In today’s Finshots, we look at the film exhibition business and see why movie theatres in North India are showing dubbed Telugu flicks.
There’s no easy way to say this. The content pipeline is broken. There is nothing to show right now.
I mean, think about it. Producing new content is extremely challenging considering you have to get a whole bunch of people working together in close proximity. And with a pandemic at large, it’s simply not feasible to just keep doing this. You have to limit gatherings, avoid Covid hotspots, plan for contingencies and quarantines in the event someone contracts the disease. More importantly, you have to allocate a higher budget in order to film under these extraordinary circumstances. For instance, as one article in Odisha Bytes notes —
“As per the state government’s directives (in Maharashtra), the cast and crew on the sets should maintain physical distancing and sanitize themselves often. The production house should provide sanitizers and PPE kits to the crew. A trained nurse and two junior doctors should be present at the film sets during shooting. An ambulance should be kept ready as a precautionary measure. People aged above 60 years should not be allowed on film sets for the next three months. The shooting should be indoors and the studio has to be sanitized daily.”

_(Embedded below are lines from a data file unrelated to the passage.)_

<file path="src/rtl/uart_frame_parser.sv">
// -----------------------------------------------------------------------------
// uart_frame_parser
//
// Parses framed messages arriving byte-by-byte from a UART receiver:
//     SYNC_BYTE, cmd, len, payload[len], checksum
// The checksum is the XOR of cmd, len and all payload bytes. Payload bytes
// are streamed out as they arrive. The frame ends in one of two ways:
//   - frame_done pulses when the checksum matches.
//   - frame_err pulses when the frame is aborted. err_code then gives the
//     reason (timeout, parity, length or checksum).
//
// Optional feature: define FRAME_TIMEOUT_EN to build an inter-byte timeout
// counter. Without it the parser waits indefinitely for the next byte.
//
// Parameters:
//   SYNC_BYTE       frame start marker
//   MAX_LEN         largest accepted payload length (1..255)
//   TIMEOUT_CYCLES  inter-byte timeout in clk cycles (FRAME_TIMEOUT_EN only)
//
// Ports:
//   clk            clock, rising edge
//   reset          synchronous active-high reset
//   rx_data        received byte, qualified by rx_done
//   rx_done        one-cycle byte strobe
//   rx_parity_err  parity error for the byte, qualified by rx_done
//   cmd, len       command and length of the current/last frame
//   pay_data       payload byte, qualified by pay_valid
//   pay_valid      one-cycle payload strobe
//   pay_index      zero-based payload byte index
//   frame_done     one-cycle pulse, frame accepted
//   frame_err      one-cycle pulse, frame aborted
//   err_code       abort reason: 0 timeout, 1 parity, 2 length, 3 checksum
//   busy           high whenever the parser is inside a frame
// -----------------------------------------------------------------------------
module uart_frame_parser #(
    parameter logic [7:0] SYNC_BYTE      = 8'hA5,
    parameter int         MAX_LEN        = 64,
    parameter int         TIMEOUT_CYCLES = 50_000
) (
    input  logic       clk,
    input  logic       reset,
    input  logic [7:0] rx_data,
    input  logic       rx_done,
    input  logic       rx_parity_err,
    output logic [7:0] cmd,
    output logic [7:0] len,
    output logic [7:0] pay_data,
    output logic       pay_valid,
    output logic [7:0] pay_index,
    output logic       frame_done,
    output logic       frame_err,
    output logic [1:0] err_code,
    output logic       busy
);

    typedef enum logic [2:0] {IDLE, CMD, LEN, PAYLOAD, CHECK} state_t;

    localparam logic [7:0] MAX_LEN_B   = 8'(MAX_LEN);
    localparam logic [1:0] ERR_TIMEOUT = 2'd0;
    localparam logic [1:0] ERR_PARITY  = 2'd1;
    localparam logic [1:0] ERR_LENGTH  = 2'd2;
    localparam logic [1:0] ERR_CHECK   = 2'd3;

    if (MAX_LEN < 1 || MAX_LEN > 255 || TIMEOUT_CYCLES < 1) begin : g_bad_param
        $error("uart_frame_parser: MAX_LEN must be 1..255 and TIMEOUT_CYCLES >= 1");
    end

    // Running checksum: one XOR fold step.
    function automatic logic [7:0] csum_fold(input logic [7:0] acc, input logic [7:0] b);
        return acc ^ b;
    endfunction

    state_t     state_r, next_state_s;
    logic [7:0] cmd_r, cmd_s;
    logic [7:0] len_r, len_s;
    logic [7:0] acc_r, acc_s;
    logic [7:0] idx_r, idx_s;
    logic [7:0] pay_data_r, pay_data_s;
    logic [7:0] pay_index_r, pay_index_s;
    logic       pay_valid_r, pay_valid_s;
    logic       frame_done_r, frame_done_s;
    logic       frame_err_r, frame_err_s;
    logic [1:0] err_code_r, err_code_s;
    logic       busy_r;
    logic       tmo_hit_s;

`ifdef FRAME_TIMEOUT_EN
    localparam int TMO_W = (TIMEOUT_CYCLES > 1) ? $clog2(TIMEOUT_CYCLES) : 1;

    logic [TMO_W-1:0] tmo_r;

    // Inter-byte timeout counter: runs while inside a frame, restarts on every byte.
    always_ff @(posedge clk) begin
        if (reset) begin
            tmo_r <= {TMO_W{1'b0}};
        end else if (rx_done || !busy_r || tmo_hit_s) begin
            tmo_r <= {TMO_W{1'b0}};
        end else begin
            tmo_r <= tmo_r + TMO_W'(1'b1);
        end
    end

    // A byte arriving in the terminal cycle takes priority over the timeout.
    assign tmo_hit_s = busy_r && !rx_done && (tmo_r == TMO_W'(TIMEOUT_CYCLES - 1));
`else
    assign tmo_hit_s = 1'b0;
`endif

    // Next-state and next-output decode for the frame FSM.
    always_comb begin
        next_state_s = state_r;
        cmd_s        = cmd_r;
        len_s        = len_r;
        acc_s        = acc_r;
        idx_s        = idx_r;
        pay_data_s   = pay_data_r;
        pay_index_s  = pay_index_r;
        pay_valid_s  = 1'b0;
        frame_done_s = 1'b0;
        frame_err_s  = 1'b0;
        err_code_s   = err_code_r;

        if (rx_done) begin
            if (state_r == IDLE) begin
                // Noise and corrupted bytes are dropped silently while hunting for sync.
                if (rx_data == SYNC_BYTE && !rx_parity_err) begin
                    next_state_s = CMD;
                end else begin
                    next_state_s = IDLE;
                end
            end else if (rx_parity_err) begin
                frame_err_s  = 1'b1;
                err_code_s   = ERR_PARITY;
                next_state_s = IDLE;
            end else begin
                case (state_r)
                    CMD: begin
                        cmd_s        = rx_data;
                        acc_s        = rx_data;
                        next_state_s = LEN;
                    end
                    LEN: begin
                        len_s = rx_data;
                        acc_s = csum_fold(acc_r, rx_data);
                        if (rx_data == 8'd0) begin
                            next_state_s = CHECK;
                        end else if (rx_data <= MAX_LEN_B) begin
                            idx_s        = 8'd0;
                            next_state_s = PAYLOAD;
                        end else begin
                            frame_err_s  = 1'b1;
                            err_code_s   = ERR_LENGTH;
                            next_state_s = IDLE;
                        end
                    end
                    PAYLOAD: begin
                        pay_data_s  = rx_data;
                        pay_index_s = idx_r;
                        pay_valid_s = 1'b1;
                        idx_s       = idx_r + 8'd1;
                        acc_s       = csum_fold(acc_r, rx_data);
                        // len_r is at least 1 here, so len_r - 1 cannot underflow.
                        if (idx_r == len_r - 8'd1) begin
                            next_state_s = CHECK;
                        end else begin
                            next_state_s = PAYLOAD;
                        end
                    end
                    CHECK: begin
                        if (rx_data == acc_r) begin
                            frame_done_s = 1'b1;
                        end else begin
                            frame_err_s = 1'b1;
                            err_code_s  = ERR_CHECK;
                        end
                        next_state_s = IDLE;
                    end
                    default: begin
                        next_state_s = IDLE;
                    end
                endcase
            end
        end else if (tmo_hit_s) begin
            frame_err_s  = 1'b1;
            err_code_s   = ERR_TIMEOUT;
            next_state_s = IDLE;
        end else begin
            next_state_s = state_r;
        end
    end

    // State and output registers.
    always_ff @(posedge clk) begin
        if (reset) begin
            state_r      <= IDLE;
            cmd_r        <= 8'd0;
            len_r        <= 8'd0;
            acc_r        <= 8'd0;
            idx_r        <= 8'd0;
            pay_data_r   <= 8'd0;
            pay_index_r  <= 8'd0;
            pay_valid_r  <= 1'b0;
            frame_done_r <= 1'b0;
            frame_err_r  <= 1'b0;
            err_code_r   <= 2'd0;
            busy_r       <= 1'b0;
        end else begin
            state_r      <= next_state_s;
            cmd_r        <= cmd_s;
            len_r        <= len_s;
            acc_r        <= acc_s;
            idx_r        <= idx_s;
            pay_data_r   <= pay_data_s;
            pay_index_r  <= pay_index_s;
            pay_valid_r  <= pay_valid_s;
            frame_done_r <= frame_done_s;
            frame_err_r  <= frame_err_s;
            err_code_r   <= err_code_s;
            busy_r       <= (next_state_s != IDLE);
        end
    end

    assign cmd        = cmd_r;
    assign len        = len_r;
    assign pay_data   = pay_data_r;
    assign pay_index  = pay_index_r;
    assign pay_valid  = pay_valid_r;
    assign frame_done = frame_done_r;
    assign frame_err  = frame_err_r;
    assign err_code   = err_code_r;
    assign busy       = busy_r;

endmodule

</file>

According to some estimates, costs are expected to rise 10–20%, if the script allows for shooting in a controlled environment. In the case of high budget action flicks, you might have to redo parts of the script or pay a king’s ransom to keep shooting in the midst of a pandemic.
And even if you did shoot an entire movie without hiccups, you still have to make the dreaded choice — Release the movie in theatres and hope people turn up to watch your movie or choose OTT platforms, where compensation is likely going to be a problem. Simply put, production costs are higher. Box office collection is almost non-existent. And if you have to make a call right now, you’ll likely avoid shooting a new movie until conditions improve.
So movie theatres have nothing to show. As one report from ICRA notes —
“The cinema halls are facing the classic ‘chicken-and-egg’ problem when it comes to footfalls and content as consumers are not visiting theatres since there is no fresh and quality content being released, while the film producers (especially Bollywood) are not doing theatrical releases of new big blockbuster films, given the lack of visibility on footfalls. Besides, consumers are also avoiding enclosed air-conditioned spaces in the fear of contracting the virus.”
All in all, ICRA expects revenues in the movie exhibition business to drop by 80–85% this financial year. This really shouldn’t be surprising considering governments only relaxed regulations in October. But here’s the worst part — 45% of India’s movie theatres are yet to open despite being allowed to do so and some might shut shop permanently. But they won't all shutter at the same pace —at least not in Mumbai.
You see according to the law, single-screen theatres in Maharashtra can only be sold to someone who will continue running a single-screen theatre in the property. You can't covert it into a different commercial establishment. Instead, you have to live and die by this code.
What an absolutely terrible place to be at!!!
Anyway, that being said, how do you even begin to solve a problem like this?
Well, we don't know. But it seems like some single-screen theatres in North India are turning to a pretty unique strategy. According to a story in the Mint, cinema halls in Delhi, Bihar, Uttar Pradesh and even parts of Maharashtra are playing Hindi dubbed versions of South Indian films. Most notably—Telugu Films, considering they have a massive following on satellite TV. So right now, believe it or not, the fate of several single-screen theatres are dependent on the likes of Allu Arjun and Ram Charan and we can only hope and pray that they come through in stellar fashion.
What a year 2020 is turning out to be, eh?